INFORMATION GIVEN
## src/rtl/cameraCfg_settings.svh

```systemverilog
`ifndef CAMERA_CFG_SETTINGS_SVH
`define CAMERA_CFG_SETTINGS_SVH

// OV5640 SCCB write address, 0x3C shifted left with write bit
`define CFG_DEV_ADDR 8'h78

`define CFG_SCCB_DIV 4 // Clocks per quarter bit

`define CFG_QUEUE_DEPTH 4 // Pending writes between sequencer and bus

// Idle clocks after soft reset, scaled down from 5 ms
`define CFG_SETTLE_CYCLES 256

`define CFG_TABLE_LEN 24 // Entries in config table

`endif

```

## src/rtl/cameraCfgPkg.sv

```systemverilog
`default_nettype none

package cameraCfgPkg;

	// One sensor register write as it moves from table to bus
	typedef struct packed {
		logic [15:0] regAddr; // Register address, high byte sent first
		logic [7:0] regData; // Value written
		logic settle; // Hold the bus idle after this write
		logic last; // Final entry of the table
	} regWrite_t;

endpackage

`default_nettype wire

```

## src/rtl/ov5640ConfigTable.sv

```systemverilog
`timescale 1ns/1ps
`default_nettype none

`include "cameraCfg_settings.svh"

module ov5640ConfigTable import cameraCfgPkg::*;
(
	input wire logic [7:0] index, // Table position
	output regWrite_t entry // Register write at that position
);

	logic [23:0] word; // Address and data as one word

	always_comb
	begin
		case (index)
			8'd0: word = 24'h310311; // Clock from pad
			8'd1: word = 24'h300882; // Soft reset, needs settle time
			8'd2: word = 24'h300842; // Soft power down
			8'd3: word = 24'h310303; // Clock from PLL
			8'd4: word = 24'h3017ff; // FREX, VSYNC, HREF, PCLK, D[9:6] out
			8'd5: word = 24'h3018ff; // D[5:0] and GPIO out
			8'd6: word = 24'h303713; // PLL root and pre-divider
			8'd7: word = 24'h310801; // PCLK and SCLK root dividers
			8'd8: word = 24'h300e58; // MIPI off, DVP on
			8'd9: word = 24'h430030; // YUV422 YUYV
			8'd10: word = 24'h501f00; // ISP in YUV mode
			8'd11: word = 24'h303541; // PLL for 720p
			8'd12: word = 24'h303669; // PLL multiplier
			8'd13: word = 24'h380805; // Output width high
			8'd14: word = 24'h380900; // Output width low, 1280
			8'd15: word = 24'h380a02; // Output height high
			8'd16: word = 24'h380bd0; // Output height low, 720
			8'd17: word = 24'h380c07; // HTS high
			8'd18: word = 24'h380d64; // HTS low
			8'd19: word = 24'h380e02; // VTS high
			8'd20: word = 24'h380fe4; // VTS low
			8'd21: word = 24'h381304; // Vertical offset
			8'd22: word = 24'h382404; // PCLK manual divider
			8'd23: word = 24'h300802; // Wake up from standby
			default: word = 24'h000000; // Past the end
		endcase

		entry.regAddr = word[23:8];
		entry.regData = word[7:0];
		// Only the soft reset entry waits afterwards
		entry.settle = (index == 8'd1);
		entry.last = (index == 8'(`CFG_TABLE_LEN - 1)); // Zero beyond the table too
	end

endmodule

`default_nettype wire

```

## src/rtl/configSequencer.sv

```systemverilog
`timescale 1ns/1ps
`default_nettype none

module configSequencer import cameraCfgPkg::*;
(
	input wire logic clk,
	input wire logic rst,
	input wire logic start, // Begin a table run
	input wire logic full, // Queue cannot take more
	input wire logic done, // Writer finished the last entry
	output logic push, // Write pushData into queue
	output regWrite_t pushData,
	output logic busy // Run in progress
);

	logic [7:0] index; // Next table entry to push
	logic active; // Still entries left to push
	regWrite_t entry;

	ov5640ConfigTable ov5640ConfigTable_inst
	(
		.index(index),
		.entry(entry)
	);

	assign push = active && !full; // Stall on back-pressure
	assign pushData = entry;

	always_ff @(posedge clk)
	begin
		if (rst)
		begin
			index <= 8'd0;
			active <= 1'b0;
			busy <= 1'b0;
		end
		else if (start && !busy)
		begin
			index <= 8'd0; // Always replay from the top
			active <= 1'b1;
			busy <= 1'b1;
		end
		else
		begin
			if (push)
			begin
				if (entry.last)
					active <= 1'b0; // Table exhausted
				else
					index <= index + 8'd1;
			end
			if (done)
				busy <= 1'b0; // Falls the cycle after done
		end
	end

endmodule

`default_nettype wire

```

## src/rtl/writeQueue.sv

```systemverilog
`timescale 1ns/1ps
`default_nettype none

`include "cameraCfg_settings.svh"

module writeQueue import cameraCfgPkg::*;
#(
	parameter int DEPTH = `CFG_QUEUE_DEPTH // Power of two
)
(
	input wire logic clk,
	input wire logic rst,
	input wire logic push,
	input wire regWrite_t pushData,
	input wire logic pop,
	output regWrite_t head, // Oldest entry, valid while not empty
	output logic full,
	output logic empty
);

	localparam int PTRW = (DEPTH > 1) ? $clog2(DEPTH) : 1;
	localparam int CNTW = $clog2(DEPTH + 1);

	regWrite_t mem [DEPTH];
	logic [PTRW-1:0] wrPtr;
	logic [PTRW-1:0] rdPtr;
	logic [CNTW-1:0] count; // Entries held
	logic wrEn;
	logic rdEn;

	assign wrEn = push && !full; // Overflow guard
	assign rdEn = pop && !empty;
	assign head = mem[rdPtr]; // Fall-through read
	assign full = (count == CNTW'(DEPTH));
	assign empty = (count == '0);

	always_ff @(posedge clk)
	begin
		if (wrEn)
			mem[wrPtr] <= pushData;
	end

	always_ff @(posedge clk)
	begin
		if (rst)
		begin
			wrPtr <= '0;
			rdPtr <= '0;
			count <= '0;
		end
		else
		begin
			if (wrEn)
				wrPtr <= (wrPtr == PTRW'(DEPTH - 1)) ? '0 : wrPtr + 1'b1;
			if (rdEn)
				rdPtr <= (rdPtr == PTRW'(DEPTH - 1)) ? '0 : rdPtr + 1'b1;
			if (wrEn && !rdEn)
				count <= count + 1'b1;
			else if (rdEn && !wrEn)
				count <= count - 1'b1;
		end
	end

endmodule

`default_nettype wire

```

## src/rtl/sccbWriter.sv

```systemverilog
`timescale 1ns/1ps
`default_nettype none

`include "cameraCfg_settings.svh"

module sccbWriter import cameraCfgPkg::*;
(
	input wire logic clk,
	input wire logic rst,
	input wire logic start, // Run start, clears nackSeen
	input wire logic empty,
	input wire regWrite_t head,
	output logic pop, // Take head from queue
	output logic sioc, // SCCB clock
	output logic siodOe, // High pulls SIOD low
	input wire logic siodIn, // Resolved SIOD level
	output logic done, // After stop of the last entry
	output logic nackSeen // Sticky missing acknowledge
);

	localparam int DIVW = $clog2(`CFG_SCCB_DIV) + 1;
	localparam int SETW = $clog2(`CFG_SETTLE_CYCLES) + 1;

	typedef enum logic [2:0] {stIdle, stStart, stBits, stStop, stSettle} state_t;

	state_t state;
	logic [DIVW-1:0] divCnt; // Quarter-bit divider
	logic tick; // End of a quarter bit
	logic [1:0] qtr; // Quarter within bit or condition
	logic [3:0] bitCnt; // 0..7 data, 8 acknowledge
	logic [1:0] frame; // Byte within transaction
	logic [31:0] shiftReg; // Device, address high, address low, data
	logic [SETW-1:0] settleCnt;
	logic curSettle; // Flags of the write on the bus
	logic curLast;
	logic running; // Tracks the run for start filtering

	assign tick = (divCnt == DIVW'(`CFG_SCCB_DIV - 1));
	assign pop = (state == stIdle) && !empty; // Grab next write when free

	always_ff @(posedge clk)
	begin
		if (rst || state == stIdle || state == stSettle)
			divCnt <= '0; // Realign to the transaction
		else if (tick)
			divCnt <= '0;
		else
			divCnt <= divCnt + 1'b1;
	end

	always_ff @(posedge clk)
	begin
		if (rst)
		begin
			state <= stIdle;
			qtr <= 2'd0;
			bitCnt <= 4'd0;
			frame <= 2'd0;
			settleCnt <= '0;
			sioc <= 1'b1; // Bus idles high
			siodOe <= 1'b0;
			done <= 1'b0;
			nackSeen <= 1'b0;
			running <= 1'b0;
		end
		else
		begin
			done <= 1'b0; // Single-cycle pulse
			if (start && !running)
			begin
				running <= 1'b1;
				nackSeen <= 1'b0;
			end
			else if (done)
				running <= 1'b0; // In step with sequencer busy
			case (state)
				stIdle:
				begin
					qtr <= 2'd0;
					if (!empty)
					begin
						shiftReg <= {`CFG_DEV_ADDR, head.regAddr, head.regData};
						curSettle <= head.settle;
						curLast <= head.last;
						state <= stStart;
					end
				end
				stStart:
				begin
					if (tick)
					begin
						qtr <= qtr + 2'd1;
						case (qtr)
							2'd0: siodOe <= 1'b1; // SIOD falls, SIOC high
							2'd1: sioc <= 1'b0;
							2'd3:
							begin
								bitCnt <= 4'd0;
								frame <= 2'd0;
								state <= stBits;
							end
							default: ;
						endcase
					end
				end
				stBits:
				begin
					if (tick)
					begin
						qtr <= qtr + 2'd1;
						case (qtr)
							// Data moves only with SIOC low; release for acknowledge
							2'd0: siodOe <= (bitCnt == 4'd8) ? 1'b0 : !shiftReg[31];
							2'd1: sioc <= 1'b1;
							2'd2:
							begin
								if (bitCnt == 4'd8 && siodIn)
									nackSeen <= 1'b1; // Sensor left line high
							end
							default:
							begin
								sioc <= 1'b0;
								if (bitCnt == 4'd8)
								begin
									bitCnt <= 4'd0;
									frame <= frame + 2'd1;
									if (frame == 2'd3)
										state <= stStop; // Data byte done
								end
								else
								begin
									bitCnt <= bitCnt + 4'd1;
									shiftReg <= {shiftReg[30:0], 1'b0}; // MSB first
								end
							end
						endcase
					end
				end
				stStop:
				begin
					if (tick)
					begin
						qtr <= qtr + 2'd1;
						case (qtr)
							2'd0: siodOe <= 1'b1; // SIOD low under SIOC low
							2'd1: sioc <= 1'b1;
							2'd2: siodOe <= 1'b0; // SIOD rises, stop
							default:
							begin
								settleCnt <= '0;
								if (curSettle)
									state <= stSettle;
								else
								begin
									state <= stIdle;
									done <= curLast;
								end
							end
						endcase
					end
				end
				stSettle:
				begin
					if (settleCnt == SETW'(`CFG_SETTLE_CYCLES - 1))
					begin
						state <= stIdle;
						done <= curLast;
					end
					else
						settleCnt <= settleCnt + 1'b1; // Sensor recovers from reset
				end
				default: state <= stIdle;
			endcase
		end
	end

endmodule

`default_nettype wire

```

## src/rtl/cameraConfigTop.sv

```systemverilog
`timescale 1ns/1ps
`default_nettype none

module cameraConfigTop import cameraCfgPkg::*;
(
	input wire logic clk,
	input wire logic rst,
	input wire logic start, // Kick off the register table
	output logic sioc,
	output logic siodOe, // Open-drain pull-down enable
	input wire logic siodIn,
	output logic busy,
	output logic done,
	output logic nackSeen
);

	logic push;
	logic pop;
	logic full;
	logic empty;
	regWrite_t pushData; // Sequencer to queue
	regWrite_t head; // Queue to writer

	configSequencer configSequencer_inst
	(
		.clk(clk),
		.rst(rst),
		.start(start),
		.full(full),
		.done(done),
		.push(push),
		.pushData(pushData),
		.busy(busy)
	);

	writeQueue writeQueue_inst
	(
		.clk(clk),
		.rst(rst),
		.push(push),
		.pushData(pushData),
		.pop(pop),
		.head(head),
		.full(full),
		.empty(empty)
	);

	sccbWriter sccbWriter_inst
	(
		.clk(clk),
		.rst(rst),
		.start(start),
		.empty(empty),
		.head(head),
		.pop(pop),
		.sioc(sioc),
		.siodOe(siodOe),
		.siodIn(siodIn),
		.done(done),
		.nackSeen(nackSeen)
	);

endmodule

`default_nettype wire

```

## config.mk

```make
export PLATFORM = sky130hd
export DESIGN_NAME = cameraConfigTop
export DESIGN_NICKNAME = d
export VERILOG_FILES = /design/src/rtl/cameraCfgPkg.sv /design/src/rtl/ov5640ConfigTable.sv /design/src/rtl/configSequencer.sv /design/src/rtl/writeQueue.sv /design/src/rtl/sccbWriter.sv /design/src/rtl/cameraConfigTop.sv
export VERILOG_INCLUDE_DIRS = /design/src /design/src/rtl
export SDC_FILE = /design/constraint.sdc
export NUM_CORES = 1
export LEC_CHECK = 0
export BUFFER_PORTS_ARGS = -buffer_cell sky130_fd_sc_hd__buf_2
export CAP_MARGIN = 20
export CORE_UTILIZATION = 67
export DETAILED_ROUTE_END_ITERATION = 8
export GPL_TIMING_DRIVEN = 0
export PLACE_DENSITY_LB_ADDON = 0.12
export SLEW_MARGIN = 10
export SYNTH_ARGS = -nofsm -noshare
export SYNTH_HDL_FRONTEND = slang
export SYNTH_SLANG_ARGS = --single-unit
export TNS_END_PERCENT = 1
```

## constraint.sdc

```tcl
create_clock -name clk -period 11.7 [get_ports clk]
set_input_delay 2.34 -clock clk [delete_from_list [all_inputs] [get_ports clk]]
set_output_delay 2.34 -clock clk [all_outputs]
set_load 0.02 [all_outputs]
```

Yosys cells after proc, flatten, opt, wreduce, memory -nomap -nowiden
Memory sizes are Yosys's and may differ from the RTL's. A register that Yosys moved wholly into a read port is not among the register bits.
Index checks and enable logic that the tools add are counted.

cells by class
  add/sub/neg operators = 10
  equal/unequal tests = 35
  muxes and demuxes = 77
  bitwise gates (word level) = 3
  reduce and logical (&&, ||, !) cells = 48

operators with widths
  operator               number
  $mux W32               4
  $pmux W32 S2           1
  $mux W3                13
  $mux W1                28
  $mux W9                3
  $mux W24               1
  $ne A2 B1 Y1 const B   11
  $mux W2                10
  $mux W4                5
  $pmux W9 S2            1
  $reduce_bool A2 Y1     9
  $pmux W3 S5            1
  $ne A2 B2 Y1 const B   7
  $reduce_and A7 Y1      2
  $reduce_and A6 Y1      2
  $eq A2 B2 Y1 const B   5
  $mux W5                2
  $reduce_and A10 Y1     1
  $add A9 B1 Y9 const B  1
  $eq A3 B2 Y1 const B   3
  $eq A9 B8 Y1 const B   1
  $logic_and A1 B1 Y1    9
  $logic_not A3 Y1       3
  $add A2 B1 Y2 const B  4
  other kinds (26)       46

word-level totals
  register bits = 79
  bits in writable memories = 104
  ROM bits = 640
  bits of input ports = 4
  output and inout bits = 5
  word-level logic and storage cells = 195
  memories kept = 2

memories
  name                 depth  width  read ports  clocked after Yosys merged registers in  write ports  RTL line                 RTL
  (no name shown)      32     20     1           1                                        0            ov5640ConfigTable.sv:16  case (index)
  writeQueue_inst.mem  4      26     1           1                                        1            writeQueue.sv:24         regWrite_t mem [DEPTH];

Depth between registers and ports, before layout
  depth in word-level cells = 8
  gate-level depth with buffers = 11
  mapped depth without buffers = 11

By module
A second synthesis with hierarchy kept.

second synthesis, totals
  cell total of the unflattened synthesis = 671
  area total of the unflattened synthesis = 8,475.6 um^2

modules (own cells, without submodules)
  module             times used  cells an instance  area an instance (um^2)  seq. area each (um^2)
  writeQueue         1           186                4,244.1                  3,303.2
  sccbWriter         1           309                2,952.8                  1,581.5
  ov5640ConfigTable  1           127                834.6                    0.0
  configSequencer    1           49                 444.2                    200.2

Worst setup path before layout
No wires, ideal clock.

  kind = in2reg
  from = input port rst
  to = register sccbWriter_inst.shiftReg[0] (enable)
  library setup time = 0.474 ns
  arrival time = 5.087 ns
  required time = 11.226 ns
  path slack = 6.139 ns
  cell stages on the path = 3
  path buffers = 2
  cells stage by stage = buf_6 > clkbuf_1 > a221oi_1

on the way
  longest elaborated chain between the ends = 2

ends and longest elaborated chain
  what                                RTL line              RTL
  from (decl)                         cameraConfigTop.sv:7  input wire logic rst,
  $not A1 Y1 (no source line)         --
  $reduce_and A6 Y1 (no source line)  --
  to (signal assigned)                sccbWriter.sv:82      shiftReg <= {`CFG_DEV_ADDR, head.regAddr, head.regData};
  to (signal assigned)                sccbWriter.sv:133     shiftReg <= {shiftReg[30:0], 1'b0};
  to (decl)                           sccbWriter.sv:32      logic [31:0] shiftReg;

No other way between the ends.
A chain may end at the register's enable or synchronous reset.

==> results.sh <==
export IMPL_worst_slew_pin_slew_ps=924
export IMPL_synthMuxAreaShare=0.0702
export IMPL_total_power_mw=1.76
export IMPL_clkSinkCount=189
export IMPL_viasPerCell=6.22
export IMPL_dp_hpwl_um=11000
export IMPL_min_path_cells=1
export IMPL_setup_tns_ps=0
export IMPL_powerDensity_mw_per_mm2=193
export IMPL_fin_cells=841
export IMPL_gp_congestion=0.919
export IMPL_fmax_mhz=219
export IMPL_drt_iter0_drc=470
export IMPL_async_flop_share=0
export IMPL_drt_antenna_violating_nets=0
export IMPL_final_util=0.762
export IMPL_coreArea_mm2=0.0120
export IMPL_rows=40
export IMPL_clock_skew_ps=7.29
export IMPL_min_to="sccbWriter_inst.running"
export IMPL_met1_length_um=7080
export IMPL_clockRootBuffer="clkbuf_16"
export IMPL_highest_layer="met4"
export IMPL_synth_xor_area_frac=0.0126
export IMPL_htree_levels=4
export IMPL_ir_worst_vdd_mv=0.107
export IMPL_critical_path_required_ps=11980
export IMPL_insertion_delay_ps=420
export IMPL_top_level_ports=9
export IMPL_routed_wl_um=17000
export IMPL_layout_drive_gt1_share=0.147
export IMPL_synth_edff_count=122
export IMPL_rsz0062_at_grt="no"
export IMPL_die_area_mm2=0.0127
export IMPL_clkSlewWorstSetupHoldPaths_ps=70
export IMPL_ff2ff_setup_slack_ps=8510
export IMPL_finalSetupViolations=0
export IMPL_grt_antenna_before_repair=0
export IMPL_die_h_um=113
export IMPL_r2r_cells=10
export IMPL_maxCapViolations=0
export IMPL_cts_buffers=17
export IMPL_r2r_start="configSequencer_inst.index[0]"
export IMPL_min_period_over_period=0.390
export IMPL_avgRoutedWirePerCell_um=20.2
export IMPL_synth_compound_area_frac=0.0798
export IMPL_slew_headroom=0.384
export IMPL_synth_fa_ha_area_frac=0.0436
export IMPL_synthDistinctLibCells=75
export IMPL_grt_max_degree=23
export IMPL_slew_violations=0
export IMPL_path_class="primary input to flop"
export IMPL_synthSimpleGateAreaFrac=0.156
export IMPL_grt_overflow=0
export IMPL_period_minus_slack_ps=4560
export IMPL_critPathLaunchType="primary input"
export IMPL_min_delay_start="sccbWriter_inst.done"
export IMPL_vias=5232
export IMPL_wl_met3_um=992
export IMPL_avgSynthCellArea_um2=12.6
export IMPL_ys_warn_count=0
export IMPL_dp_cells=807
export IMPL_cp_arrival_ps=4840
export IMPL_synth_flop_cell="edfxtp_1"
export IMPL_seq_area_frac_synth=0.609
export IMPL_dr_pass1_iters=5
export IMPL_die_x_um=113
export IMPL_start_util=0.687
export IMPL_synth_top_family_by_area="simple AND/OR/NAND/NOR gates"
export IMPL_crit_path_max_fanout=10
export IMPL_cts_tree="done"
export IMPL_mappedNetlistArea_mm2=0.00822
export IMPL_post_cts_resized=0
export IMPL_cts_hold_buf=0
export IMPL_clk_path_buf_depth=2
export IMPL_p_leak_nw=3.21
export IMPL_wl_met2_um=8610
export IMPL_grt_pass1_wl_um=27100
export IMPL_syn_to_final_growth_pct=10.9
export IMPL_post_cts_buffers=0
export IMPL_outcome="finished, final reports clean"
export IMPL_netlist_instances=650
export IMPL_hp_class="flop to flop"
export IMPL_synth_fp_nets=682
export IMPL_diodes=0
export IMPL_hold_viol=0
export IMPL_synth_seq_cells=189
export IMPL_endpoint_kind="flop"
export IMPL_io_buffers=7
export IMPL_grt_use_total=0.287
export IMPL_drc=0
export IMPL_nets=713
export IMPL_grt_pass1_vias=5187
cell usage after synthesis (2+ instances only):
cell       number  area share
edfxtp_1      122        0.45
nand2_1        96       0.044
dfxtp_1        67        0.16
nor2_1         39       0.018
a21oi_1        33       0.020
and2_1         33       0.025
ha_1           27       0.041
mux4_2         22       0.060
clkbuf_1       17      0.0078
o21ai_0        16      0.0097
inv_1          15      0.0069
nor3_1         12      0.0073
nand3_1        10      0.0061
o211ai_1        9      0.0082
and3_1          7      0.0053
mux2i_1         7      0.0085
nand2b_1        7      0.0053
nand4_1         7      0.0053
buf_6           6      0.0082
or3_1           6      0.0046
xor2_1          6      0.0064
nor2b_1         5      0.0038
a31oi_1         4      0.0030
xnor2_1         4      0.0043
a211oi_1        3      0.0027
buf_2           3      0.0018
nor3b_1         3      0.0027
nor4_1          3      0.0023
nor4b_1         3      0.0032
o21bai_1        3      0.0027
o22ai_1         3      0.0023
a2bb2oi_1       2      0.0021
a31o_2          2      0.0021
a32oi_1         2      0.0021
and2_4          2      0.0021
nand3b_1        2      0.0018
o211ai_2        2      0.0030
o31ai_1         2      0.0018
or3b_1          2      0.0021
cells in the final DEF, fill, tap and decap left out, drive strengths merged, types with 3 or more instances in the layout:
master / instances
edfxtp: 122
nand2: 97
dfxtp: 67
nor2: 40
clkbuf: 38
and2: 35
a21oi: 34
ha: 27
mux4: 22
buf: 22
o21ai: 17
inv: 17
nor3: 13
o211ai: 12
nand3: 10
and3: 8
nand2b: 8
clkinv: 8
mux2i: 7
nand4: 7
or3: 6
xor2: 6
nor2b: 5
xnor2: 5
nor3b: 5
a31oi: 4
a211oi: 4
o22ai: 3
nor4b: 3
o21bai: 3
nor4: 3
bufinv: 3
kinds of logic after synthesis:
group | after synthesis
mux | 30
xor+xnor | 11
fa+ha+maj | 28
flops | 189
buf+inv | 46
compound gates | 95
simple gates | 251
cell type report:
class                   count  area, um^2
multi-input cells         415        3000
flip-flops and latches    189        5000
well taps                 147         184
fillers                   719        2850
clock inverters            12         145
clock buffers              20         437
plain buffers              28         164
repair buffers             12         110
inverters                  18        68.8
layer usage:
metal / GRT usage / up-vias
met5: 0 / -
met4: 0.106 / 0
met3: 0.0616 / 34
met2: 0.486 / 194
met1: 0.367 / 2577
li1: - / 2427
how the worst max path moves through the flow:
stage / slack (ps) / depth (start not counted) / startpoint / to
final: 7140 / 11 / start / flop
after global routing: 7010 / 11 / start / flop
after CTS: 7190 / 11 / start / flop
after detailed placement: 6750 / 11 / start / flop
after global placement: 5180 / 3 / rst / sccbWriter_inst.shiftReg[7]
after floorplan: 6140 / 3 / rst / sccbWriter_inst.shiftReg[0]
worst max-delay path, stage by stage:
cell and delay [ps]:
buf_2 110, nand2b_1 130, nand2b_1 80, clkbuf_8 180, a211oi_2 640, inv_1 220, ha_1 440, inv_1 140
nor2_1 70, o21ai_0 300, o211ai_1 160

EXERCISE REQUIREMENTS
Copy out every line in the listing where the word "PCLK" appears.

EXERCISE RESULT
			8'd4: word = 24'h3017ff; // FREX, VSYNC, HREF, PCLK, D[9:6] out
			8'd7: word = 24'h310801; // PCLK and SCLK root dividers
			8'd22: word = 24'h382404; // PCLK manual divider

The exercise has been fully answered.